----- Input data -----

Source: an optimization exercise on an open RTL-to-GDS flow (aim: small area, a short achievable clock period and few clock cycles). Production flows keep margins and buffers that such runs may drop.
The RTL was checked by simulation tests, not by an equivalence proof against the original design.

[config.mk]
export PLATFORM = sky130hd
export DESIGN_NAME = control
export DESIGN_NICKNAME = control
export VERILOG_FILES = /design/flow/design.v
export SDC_FILE = /design/flow/constraint.sdc
export NUM_CORES = 8
export LEC_CHECK = 0
export CAP_MARGIN = 20
export CORE_MARGIN = 2
export CORE_UTILIZATION = 40
export SLEW_MARGIN = 20
[constraint.sdc]
create_clock -name core_clock -period 32.0 [get_ports {i_clk}]
set_input_delay 6.4000 -clock core_clock [delete_from_list [all_inputs] [get_ports {i_clk}]]
set_output_delay 6.4000 -clock core_clock [all_outputs]
set_load 0.01 [all_outputs]
[design.v]
`default_nettype none
module control #(
  parameter W = 16,
  parameter N = 3
) (
  input  wire                         i_clk,
  input  wire                         i_rst,
  input  wire                         i_en,
  input  wire                         i_mode,
  input  wire [    W * N * N - 1 : 0] i_A,
  input  wire [    W * N * N - 1 : 0] i_B,
  output wire [    W * N * N - 1 : 0] o_C,
  output wire                         o_done
);
  localparam [3:0] LAST = 4'd11;
  reg [3:0] cnt;
  always @(posedge i_clk) begin
    if (i_rst | ~i_en) cnt <= 4'd0;
    else if (cnt != LAST) cnt <= cnt + 4'd1;
  end
  assign o_done = (cnt == LAST);
  reg mode;
  always @(posedge i_clk) mode <= i_mode;
  reg [15:0] a_op;
  reg [15:0] b_op0, b_op1, b_op2;
  always @(posedge i_clk) begin
    case (cnt)
      4'd0: a_op <= i_A[0*16 +: 16];
      4'd1: a_op <= i_A[1*16 +: 16];
      4'd2: a_op <= i_A[2*16 +: 16];
      4'd3: a_op <= i_A[3*16 +: 16];
      4'd4: a_op <= i_A[4*16 +: 16];
      4'd5: a_op <= i_A[5*16 +: 16];
      4'd6: a_op <= i_A[6*16 +: 16];
      4'd7: a_op <= i_A[7*16 +: 16];
      default: a_op <= i_A[8*16 +: 16];
    endcase
    if (cnt < 4'd3) begin
      b_op0 <= i_B[0*16 +: 16]; b_op1 <= i_B[1*16 +: 16]; b_op2 <= i_B[2*16 +: 16];
    end else if (cnt < 4'd6) begin
      b_op0 <= i_B[3*16 +: 16]; b_op1 <= i_B[4*16 +: 16]; b_op2 <= i_B[5*16 +: 16];
    end else begin
      b_op0 <= i_B[6*16 +: 16]; b_op1 <= i_B[7*16 +: 16]; b_op2 <= i_B[8*16 +: 16];
    end
  end
  reg clr;
  always @(posedge i_clk) clr <= (cnt <= 4'd2);
  wire [47:0] c0, c1, c2;
  mac_lane lane0(.clk(i_clk), .mode(mode), .clr(clr), .a(a_op), .b(b_op0), .r0(c0[32 +: 16]), .r1(c0[16 +: 16]), .r2(c0[0 +: 16]));
  mac_lane lane1(.clk(i_clk), .mode(mode), .clr(clr), .a(a_op), .b(b_op1), .r0(c1[32 +: 16]), .r1(c1[16 +: 16]), .r2(c1[0 +: 16]));
  mac_lane lane2(.clk(i_clk), .mode(mode), .clr(clr), .a(a_op), .b(b_op2), .r0(c2[32 +: 16]), .r1(c2[16 +: 16]), .r2(c2[0 +: 16]));
  assign o_C[0*16 +: 16] = c0[0 +: 16];
  assign o_C[1*16 +: 16] = c1[0 +: 16];
  assign o_C[2*16 +: 16] = c2[0 +: 16];
  assign o_C[3*16 +: 16] = c0[16 +: 16];
  assign o_C[4*16 +: 16] = c1[16 +: 16];
  assign o_C[5*16 +: 16] = c2[16 +: 16];
  assign o_C[6*16 +: 16] = c0[32 +: 16];
  assign o_C[7*16 +: 16] = c1[32 +: 16];
  assign o_C[8*16 +: 16] = c2[32 +: 16];
endmodule
module mac_lane (
  input  wire        clk,
  input  wire        mode,
  input  wire        clr,
  input  wire [15:0] a,
  input  wire [15:0] b,
  output reg  [15:0] r0,
  output reg  [15:0] r1,
  output reg  [15:0] r2
);
  wire [15:0] p;
  fmul u_mul(.mode(mode), .a(a), .b(b), .c(p));
  reg [15:0] p_q;
  always @(posedge clk) p_q <= p;
  wire [15:0] sum;
  fadd u_add(.mode(mode), .x(p_q), .y(r2), .c(sum));
  always @(posedge clk) begin
    r0 <= sum;
    r1 <= r0;
    r2 <= clr ? 16'h0000 : r1;
  end
endmodule
module fmul (
  input  wire        mode,
  input  wire [15:0] a,
  input  wire [15:0] b,
  output wire [15:0] c
);
  wire [6:0] ma7 = a[7] ? -a[6:0] : a[6:0];
  wire [6:0] mb7 = b[7] ? -b[6:0] : b[6:0];
  wire [10:0] x = mode ? {1'b1, a[9:0]} : {4'b0, ma7};
  wire [10:0] y = mode ? {1'b1, b[9:0]} : {4'b0, mb7};
  wire [21:0] p = x * y;
  wire [5:0] s = a[14:10] + b[14:10];
  wire ovf = s >= 6'd47;
  wire unf = s < 6'd15;
  wire [4:0] e = s[4:0] - 5'd15;
  wire [4:0] ex = p[21] ? e + 5'd1 : e;
  wire [9:0] mt = p[21] ? p[20:11] : p[19:10];
  wire sg = a[15] ^ b[15];
  wire zero = ~|a | ~|b;
  wire [15:0] fp = zero ? 16'h0000 : unf ? {sg, 15'b0} : ovf ? {sg, 5'b11111, 10'b0} : {sg, ex, mt};
  wire neg = a[7] ^ b[7];
  assign c = mode ? fp : {neg, 1'b0, p[13:0]};
endmodule
module fadd (
  input  wire        mode,
  input  wire [15:0] x,
  input  wire [15:0] y,
  output wire [15:0] c
);
  wire [14:0] negp = -{1'b0, x[13:0]};
  wire [15:0] pint = x[15] ? {1'b1, negp} : {2'b0, x[13:0]};
  wire [15:0] isum = pint + y;
  wire [4:0] ex = x[14:10], ey = y[14:10];
  wire [9:0] mx = x[9:0], my = y[9:0];
  wire sub = x[15] ^ y[15];
  wire [5:0] dxy = {1'b0, ex} - {1'b0, ey};
  wire [5:0] dyx = {1'b0, ey} - {1'b0, ex};
  wire xe_gt = dyx[5];    
  wire [4:0] d = xe_gt ? dxy[4:0] : dyx[4:0];
  wire [4:0] eb = xe_gt ? ex : ey;
  wire [9:0] fmb = xe_gt ? mx : my;
  wire [9:0] fms = xe_gt ? my : mx;
  wire [10:0] al = {1'b1, fms} >> d;
  wire [11:0] fsum = {1'b1, fmb} + (sub ? {1'b1, ~al} + 12'd1 : {1'b0, al});
  wire [14:0] rfar = sub ? (fsum[10] ? {eb, fsum[9:0]} : {eb - 5'd1, fsum[8:0], 1'b0}) :
                           (fsum[11] ? {eb + 5'd1, fsum[10:1]} : {eb, fsum[9:0]});
  wire fsg = xe_gt ? x[15] : y[15];
  wire eq = (d == 5'd0);
  wire [10:0] dm_xy = {1'b0, mx} - {1'b0, my};
  wire [10:0] dm_yx = {1'b0, my} - {1'b0, mx};
  wire mx_gt = dm_yx[10];
  wire [10:0] n1 = {1'b1, fmb} - {1'b0, 1'b1, fms[9:1]};
  wire [10:0] m = eq ? (mx_gt ? dm_xy : dm_yx) : n1;
  wire nsg = eq ? (mx_gt ? x[15] : y[15]) : fsg;
  reg [2:0] nz;
  always @(*) begin
    if (m[10:4] == 7'b0000001) nz = 3'd6;
    else if (m[10:5] == 6'b000001) nz = 3'd5;
    else if (m[10:6] == 5'b00001) nz = 3'd4;
    else if (m[10:7] == 4'b0001) nz = 3'd3;
    else if (m[10:8] == 3'b001) nz = 3'd2;
    else if (m[10:9] == 2'b01) nz = 3'd1;
    else nz = 3'd0;
  end
  wire [10:0] mn = m << nz;
  wire [14:0] rnear = {eb - {2'b0, nz}, mn[9:0]};
  wire near = sub & (d[4:1] == 4'd0);
  wire [15:0] fp = (x[14:0] == 15'b0) ? y :
                   (y[14:0] == 15'b0) ? x :
                   near ? {nsg, rnear} : {fsg, rfar};
  assign c = mode ? fp : isum;
endmodule
`default_nettype wire
[run.sh]
#!/bin/bash
# synth_recipe.tcl (not shown) runs the flow's synth.tcl, then flattens the netlist and writes it again
# the make line also repeats each setting of config.mk as NAME=value (left out here)
make -C /OpenROAD-flow-scripts/flow DESIGN_CONFIG=/design/flow/config.mk WORK_HOME=/design/flow/orfs CLKGATE_MAP_FILE= SYNTH_SCRIPT=/design/flow/synth_recipe.tcl finish
==> reports/metrics.csv, run 1 <==
metric;value;unit
routedWlPerCell;22.7;µm
synth_common_cells;inv_1, nand2_1, ha_1, nor2_1, a21oi_1;
synth_ff_type;dfxtp_1;
clock_skew;0.0354;ns
clk_latency;0.61;ns
yosysTopAreaCellShare;13.2;%
worst_pin_slew;1.06;ns
hold_buffers;0;
pre_cts_ws;23.17;ns
max_freq;115;MHz
synth_cells;5179;
gp_congestion;0.997;
antenna_found_initial;5;
synthArstFlopShare;0;%
cap_violations;0;
die_y;322;µm
slew_viol_final;0;
syn_avg_cell_area;7.81;µm²
post-route-drc-count;0;
ctsLongestPathBuffers;3;
overflow;0;
drt_iter0_drc;3437;
required;25.60;ns
status;no timing/DRC/antenna violations;
detail_route.vias_per_cell;5.84;
io_buffers;436;
firstDrtPassIters;6;
fp.dieW;322;µm
crit_path_max_fanout;8;
start_util;40.4;%
clk_pin_slew;0.06;ns
via_count;39585;
cts-buffers-inserted;36;
cts_tree;yes;
synth_edf_count;0;
core;100000;µm²
cp-end-kind;output port;
fin_crit;8.70;ns
crit_arrival;2.30;ns
rsz0062_at_grt;false;
setup-violations-final;0;
synth.distinct_cells;103;
clock-root-buffer;clkbuf_16;
synth_top_area_cell;fa_1;
synth_nets;6157;
post-dp-hpwl;123000;µm
worstSetupPathType;flop to output port;
slew_headroom;28.6;%
seq_area_frac_synth;13.0;%
totalWireLength;154000;µm
ys_ff_latch;262;
synth_area;40400;µm²
ant_nets;0;
grt_pass1_wl;231000;µm
hold_viol;0;
htreeDepth;2;
yosysMostFrequentCell;inv_1;
hp-class;flop to flop;
start_kind;flop;
grt_use_total;28.9;%
drive_gt1_share;4.64;%
final.period_utilization;27.2;%
grt_pass1_vias;38206;
final_area;47100;µm²
cts_setup_buffers;0;
syn_to_final_growth;16.5;%
ioPinCount;437;
post_dp_cell_area;46000;µm²
setup_ws;23.30;ns
dieArea;104000;µm²
cts.sinks;262;
rows;116;
ys_warn_count;3;
tns;0;ns
ctsResizeCount;0;
fin_nets;6431;
synthTopCellsByArea;fa_1, dfxtp_1, ha_1;
grt_max_degree;193;
## metrics by stage
| stage | util, % | cells | hold WS (ns) |
|---|---|---|---|
| after floorplan | - | 5179 | 0.382 |
| after global placement | 45.9 | 6713 | 0.333 |
| after detailed placement | 45.9 | 6713 | 0.338 |
| after CTS | 47.0 | 6777 | 0.349 |
| after global routing | 47.0 | 6779 | 0.350 |
| final | 47.0 | 6779 | 0.345 |
## kinds of logic (layout without fill, tap and decap cells)
family          Yosys count  count (layout)  synth area share, %
simple gates           1610            1610                 19.2
compound gates         1295            1295                 21.3
buf+inv                 809            1109                 7.66
fa+ha+maj               686             686                 26.2
xor+xnor                268             268                 5.86
flops                   262             262                 13.0
mux                     249             249                 6.91
other cells               0               2                    0
## worst paths after layout
kind	startpoint	endpoint	slack, ns	cells after the start
worst max-delay path	cnt[1]$_SDFFE_PP0N_	o_done	23.30	4
worst min-delay path	lane1.r0[12]$_DFF_P_	lane1.r1[12]$_DFF_P_	0.34	0
worst max register to register	lane0.r2[13]$_SDFF_PP0_	lane0.r0[0]$_DFF_P_	23.32	25
worst min register to register	lane1.r0[12]$_DFF_P_	lane1.r1[12]$_DFF_P_	0.34	0
## placed cells by master (no fill, tap or decap), drive strengths merged, types with 29 or more instances in the layout
master         instances
inv                  546
clkdlybuf4s50        436
nand2                434
nor2                 424
ha                   419
a21oi                335
o21ai                276
fa                   267
dfxtp                262
mux2i                191
xnor2                168
nand3                155
nor2b                109
nor3                 103
xor2                  99
and3                  91
and2                  85
a31oi                 82
a21o                  68
buf                   65
clkbuf                49
nand2b                47
a211oi                46
a221oi                44
o211ai                44
mux2                  38
o31ai                 37
a22o                  35
nand4                 35
o221ai                34
or3                   30
o22ai                 29
## critical path: stages, from the launching register on
cell and delay (ns):
dfxtp_1 0.52, ha_1 0.27, nand2_1 0.07, nor2_1 0.24, clkdlybuf4s50_1 0.60
## layer usage
metal | share of wire, % | track usage (%) | vias up
met5 | 0.0085 | 0 | -
met2 | 46 | 47.5 | 1699
met4 | 5.4 | 14.3 | 2
met3 | 7.2 | 4.39 | 332
met1 | 42 | 36.9 | 18791
li1 | - | - | 18761
## area by class of cell
| type | instances | area [µm²] |
|---|---|---|
| antenna | 2 | 5.00 |
| clock buffer | 49 | 1000 |
| clock inverter | 15 | 134 |
| fill | 10083 | 53000 |
| inverter | 544 | 2040 |
| multi-input combinational | 4108 | 32200 |
| sequential | 262 | 5250 |
| tap | 1298 | 1620 |
| timing repair buffer | 501 | 4860 |
Testbench counts, summed over its fixed seeds: cycles 38,400.
==> run 2: changes to the inputs <==
--- a/design.v
+++ b/design.v
@@ -15,9 +15,15 @@
   localparam [3:0] LAST = 4'd11;
   reg [3:0] cnt;
+  reg       done;
   always @(posedge i_clk) begin
-    if (i_rst | ~i_en) cnt <= 4'd0;
-    else if (cnt != LAST) cnt <= cnt + 4'd1;
+    if (i_rst | ~i_en) begin
+      cnt  <= 4'd0;
+      done <= 1'b0;
+    end else begin
+      if (cnt != LAST) cnt <= cnt + 4'd1;
+      done <= (cnt >= LAST - 4'd1);
+    end
   end
-  assign o_done = (cnt == LAST);
+  assign o_done = done;
   reg mode;
   always @(posedge i_clk) mode <= i_mode;
@@ -103,5 +109,6 @@
   wire [15:0] fp = zero ? 16'h0000 : unf ? {sg, 15'b0} : ovf ? {sg, 5'b11111, 10'b0} : {sg, ex, mt};
   wire neg = a[7] ^ b[7];
-  assign c = mode ? fp : {neg, 1'b0, p[13:0]};
+  wire pz = (a[6:0] == 7'd0) | (b[6:0] == 7'd0);
+  assign c = mode ? fp : {neg, neg & pz, p[13:0]};
 endmodule
 module fadd (
@@ -111,22 +118,25 @@
   output wire [15:0] c
 );
-  wire [14:0] negp = -{1'b0, x[13:0]};
-  wire [15:0] pint = x[15] ? {1'b1, negp} : {2'b0, x[13:0]};
-  wire [15:0] isum = pint + y;
+  wire neg = x[15];
+  wire [15:0] isum0 = y + {neg, neg, x[13:0] ^ {14{neg}}} + {15'd0, neg};
+  wire [15:0] isum = {isum0[15] ^ x[14], isum0[14:0]};
   wire [4:0] ex = x[14:10], ey = y[14:10];
   wire [9:0] mx = x[9:0], my = y[9:0];
-  wire sub = x[15] ^ y[15];
+  wire xz = (x[14:0] == 15'd0);
+  wire yz = (y[14:0] == 15'd0);
+  wire byp = xz | yz;
+  wire sub = (x[15] ^ y[15]) & ~byp;
   wire [5:0] dxy = {1'b0, ex} - {1'b0, ey};
   wire [5:0] dyx = {1'b0, ey} - {1'b0, ex};
-  wire xe_gt = dyx[5];    
-  wire [4:0] d = xe_gt ? dxy[4:0] : dyx[4:0];
-  wire [4:0] eb = xe_gt ? ex : ey;
-  wire [9:0] fmb = xe_gt ? mx : my;
-  wire [9:0] fms = xe_gt ? my : mx;
-  wire [10:0] al = {1'b1, fms} >> d;
+  wire xbig = ~xz & (yz | dyx[5]);    
+  wire [4:0] d = xbig ? dxy[4:0] : dyx[4:0];
+  wire [4:0] eb = xbig ? ex : ey;
+  wire [9:0] fmb = xbig ? mx : my;
+  wire [9:0] fms = xbig ? my : mx;
+  wire [10:0] al = {~byp, fms & {10{~byp}}} >> d;
   wire [11:0] fsum = {1'b1, fmb} + (sub ? {1'b1, ~al} + 12'd1 : {1'b0, al});
   wire [14:0] rfar = sub ? (fsum[10] ? {eb, fsum[9:0]} : {eb - 5'd1, fsum[8:0], 1'b0}) :
                            (fsum[11] ? {eb + 5'd1, fsum[10:1]} : {eb, fsum[9:0]});
-  wire fsg = xe_gt ? x[15] : y[15];
+  wire fsg = xbig ? x[15] : y[15];
   wire eq = (d == 5'd0);
   wire [10:0] dm_xy = {1'b0, mx} - {1'b0, my};
@@ -149,7 +159,5 @@
   wire [14:0] rnear = {eb - {2'b0, nz}, mn[9:0]};
   wire near = sub & (d[4:1] == 4'd0);
-  wire [15:0] fp = (x[14:0] == 15'b0) ? y :
-                   (y[14:0] == 15'b0) ? x :
-                   near ? {nsg, rnear} : {fsg, rfar};
+  wire [15:0] fp = near ? {nsg, rnear} : {fsg, rfar};
   assign c = mode ? fp : isum;
 endmodule
==> flow/run.sh (new file) <==
#!/bin/bash
# The standard flow, with plain buffers (buf_2) on the ports
bash standard.sh BUFFER_PORTS_ARGS="-buffer_cell sky130_fd_sc_hd__buf_2" finish > standard.log 2>&1
==> standard.sh (new file) <==
#!/bin/bash
# synth_recipe.tcl (not shown) runs the flow's synth.tcl, then flattens the netlist and writes it again
# the make line also repeats each setting of config.mk as NAME=value (left out here)
make -C /OpenROAD-flow-scripts/flow DESIGN_CONFIG=/design/flow/config.mk WORK_HOME=/design/flow/orfs CLKGATE_MAP_FILE= SYNTH_SCRIPT=/design/flow/synth_recipe.tcl "${@:-finish}"
removed: run.sh
==> reports/metrics.csv, run 2 <==
metric;value;unit;change
clk_pin_slew;0.06;ns;about the same
setup-violations-final;0;;unchanged
hp-class;flop to flop;;
core;96600;µm²;-3.6%
clock-root-buffer;clkbuf_16;;
io_buffers;436;;unchanged
grt_max_degree;73;;-62%
detail_route.vias_per_cell;5.76;;-1.3%
clock_skew;0.0362;ns;+0.000819 ns
overflow;0;;unchanged
ys_ff_latch;263;;+0.38%
synth_edf_count;0;;unchanged
post-route-drc-count;0;;unchanged
drt_iter0_drc;3260;;-5.1%
synth_cells;4974;;-4.0%
post-route-util;45.1;%;-2.0 points
synth_ff_type;dfxtp_1;;
crit_arrival;8.92;ns;+6.62 ns
crit_path_max_fanout;48;;+40
max_freq;119;MHz;+3.1%
cts_setup_buffers;0;;unchanged
syn_avg_cell_area;7.82;µm²;+0.19%
seq_area_frac_synth;13.5;%;+0.56 points
drive_gt1_share;12.3;%;+7.6 points
synth_top_area_cell;fa_1;;
yosysMostFrequentCell;inv_1;;
routedWlPerCell;21.2;µm;-6.2%
grt_pass1_vias;36224;;-5.2%
ctsLongestPathBuffers;3;;unchanged
post-dp-hpwl;112000;µm;-9.0%
slowest_delay;0.83;ns;+0.23 ns
fp.dieW;316;µm;-1.9%
die_y;316;µm;-1.9%
ctsResizeCount;0;;unchanged
required;32.49;ns;+6.89 ns
synth_nets;5949;;-3.4%
final_area;43500;µm²;-7.6%
cp-end-kind;flop;;
grt_pass1_wl;212000;µm;-8.1%
start_kind;flop;;
final_cell_mix;inv_1, nor2_1, buf_2;;
cts-buffers-inserted;36;;unchanged
hold_viol;0;;unchanged
rows;114;;-1.7%
htreeDepth;2;;unchanged
synth.distinct_cells;93;;-9.7%
gp_congestion;0.989;;-0.87%
fin_nets;6271;;-2.5%
start_util;40.3;%;-0.085 points
final_common_cell;inv_1;;
via_count;38036;;-3.9%
final.period_utilization;26.4;%;-0.82 points
syn_to_final_growth;11.9;%;
dieArea;99800;µm²;-3.7%
hold_buffers;0;;unchanged
totalWireLength;140000;µm;-8.7%
clk_latency;0.60;ns;about the same
rsz0062_at_grt;false;;
yosysTopAreaCellShare;13.7;%;+0.52 points
cts_tree;yes;;
synthTopCellsByArea;fa_1, dfxtp_1, ha_1;;
ioPinCount;437;;unchanged
ant_nets;0;;unchanged
slew_viol_final;0;;unchanged
synthArstFlopShare;0;%;unchanged
cpMostUsedCell;inv_1;;
cap_violations;0;;unchanged
slew_headroom;21.2;%;-7.4 points
antenna_found_initial;10;;+5
critical-path-slowest-cell;xnor2_2;;
worst_pin_slew;1.17;ns;+0.116 ns
firstDrtPassIters;6;;unchanged
multi_input_area;30800;µm²;-4.2%
regArea;5270;µm²;+0.38%
tns;0;ns;unchanged
status;no timing/DRC/antenna violations;;
cts.sinks;263;;+0.38%
synth_area;38900;µm²;-3.8%
ys_warn_count;3;;unchanged
fin_crit;8.44;ns;-0.263 ns
synth_common_cells;inv_1, nor2_1, nand2_1, ha_1, a21oi_1;;
fillerInstances;9736;;-3.4%
post_dp_cell_area;42400;µm²;-7.8%
worstSetupPathType;flop to flop;;
grt_use_total;27.4;%;-1.5 points
## run 2: cell types whose count changed in the layout (fill, tap and decap cells not counted), moves of 18 or more
cell	previous run	this run
clkdlybuf4s50_1	436	0
nor2_1	418	441
o21ai_0	252	217
nor3_1	96	129
nand3_1	155	137
mux2i_1	190	161
and3_1	91	72
a22oi_1	9	44
a31oi_1	80	33
xor2_1	94	119
buf_2	0	436
## run 2: worst max-delay path, delay by kind of cell, from the launching register on
kind                       cells  cell delay [ns]
AOI/OAI and AO/OA              8             1.66
xor gates and xnor gates       3             1.55
adders and majority gates      6             2.15
buffers and inverters          7             1.35
DFF                            1             0.47
and+or+nand+nor                6             1.10
## run 2: worst paths after layout
check	from	endpoint	slack, ns	depth (start not counted)
max	mode$_DFF_P_	lane1.p_q[14]$_DFF_P_	23.56	30
min	lane0.r0[13]$_DFF_P_	lane0.r1[13]$_DFF_P_	0.32	0
max reg2reg	mode$_DFF_P_	lane1.p_q[14]$_DFF_P_	23.56	30
min reg2reg	lane0.r0[13]$_DFF_P_	lane0.r1[13]$_DFF_P_	0.32	0
## run 2: layout make-up
type                    instances  area share, %
clock inverters                13          0.287
well taps                    1276           3.67
inverters                     546           4.71
diodes                          6         0.0345
clock buffers                  48           2.34
flip-flops and latches        263           12.1
multi-input cells            3954           70.8
repair buffers                495           6.03
## run 2: logic make-up (layout without fill, tap and decap cells)
group | after synthesis | after routing | synth area share (%)
AO/OA/AOI/OAI | 1169 | 1169 | 19.9
XOR/XNOR | 279 | 279 | 6.28
adder cells (fa/ha/maj) | 683 | 683 | 27.1
buffers and inverters | 757 | 1102 | 7.39
flip-flops | 263 | 263 | 13.5
multiplexers | 204 | 204 | 5.83
other | 0 | 6 | 0
AND/OR/NAND/NOR | 1619 | 1619 | 20.0
## run 2: per-stage QoR
step                      hold WS (ns)  setup slack, ns  instances
after floorplan                  0.382            24.78       4974
after global placement           0.332            23.83       6534
after detailed placement         0.337            23.67       6534
after CTS                        0.325            23.67       6595
after global routing             0.325            22.87       6601
final                            0.316            23.56       6601
## run 2: metal layers
layer  up-vias  routed length (µm)  track usage, %
met2      1637               61000            42.5
met1     18101               60600            36.9
li1      18019                   -               -
met3       279               11000            4.36
met5         -                   0               0
met4         0                7620            13.7
Testbench counts of run 2, summed over its fixed seeds: cycles 38,400.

-----

*Problem*:
Please transcribe exactly the lines above from the line that has "clk_pin_slew;0.06;ns;about the same" up to and including the line that has "yosysTopAreaCellShare;13.7;%;+0.52 points"; no other line belongs in the answer.

*Task result*:
clk_pin_slew;0.06;ns;about the same
setup-violations-final;0;;unchanged
hp-class;flop to flop;;
core;96600;µm²;-3.6%
clock-root-buffer;clkbuf_16;;
io_buffers;436;;unchanged
grt_max_degree;73;;-62%
detail_route.vias_per_cell;5.76;;-1.3%
clock_skew;0.0362;ns;+0.000819 ns
overflow;0;;unchanged
ys_ff_latch;263;;+0.38%
synth_edf_count;0;;unchanged
post-route-drc-count;0;;unchanged
drt_iter0_drc;3260;;-5.1%
synth_cells;4974;;-4.0%
post-route-util;45.1;%;-2.0 points
synth_ff_type;dfxtp_1;;
crit_arrival;8.92;ns;+6.62 ns
crit_path_max_fanout;48;;+40
max_freq;119;MHz;+3.1%
cts_setup_buffers;0;;unchanged
syn_avg_cell_area;7.82;µm²;+0.19%
seq_area_frac_synth;13.5;%;+0.56 points
drive_gt1_share;12.3;%;+7.6 points
synth_top_area_cell;fa_1;;
yosysMostFrequentCell;inv_1;;
routedWlPerCell;21.2;µm;-6.2%
grt_pass1_vias;36224;;-5.2%
ctsLongestPathBuffers;3;;unchanged
post-dp-hpwl;112000;µm;-9.0%
slowest_delay;0.83;ns;+0.23 ns
fp.dieW;316;µm;-1.9%
die_y;316;µm;-1.9%
ctsResizeCount;0;;unchanged
required;32.49;ns;+6.89 ns
synth_nets;5949;;-3.4%
final_area;43500;µm²;-7.6%
cp-end-kind;flop;;
grt_pass1_wl;212000;µm;-8.1%
start_kind;flop;;
final_cell_mix;inv_1, nor2_1, buf_2;;
cts-buffers-inserted;36;;unchanged
hold_viol;0;;unchanged
rows;114;;-1.7%
htreeDepth;2;;unchanged
synth.distinct_cells;93;;-9.7%
gp_congestion;0.989;;-0.87%
fin_nets;6271;;-2.5%
start_util;40.3;%;-0.085 points
final_common_cell;inv_1;;
via_count;38036;;-3.9%
final.period_utilization;26.4;%;-0.82 points
syn_to_final_growth;11.9;%;
dieArea;99800;µm²;-3.7%
hold_buffers;0;;unchanged
totalWireLength;140000;µm;-8.7%
clk_latency;0.60;ns;about the same
rsz0062_at_grt;false;;
yosysTopAreaCellShare;13.7;%;+0.52 points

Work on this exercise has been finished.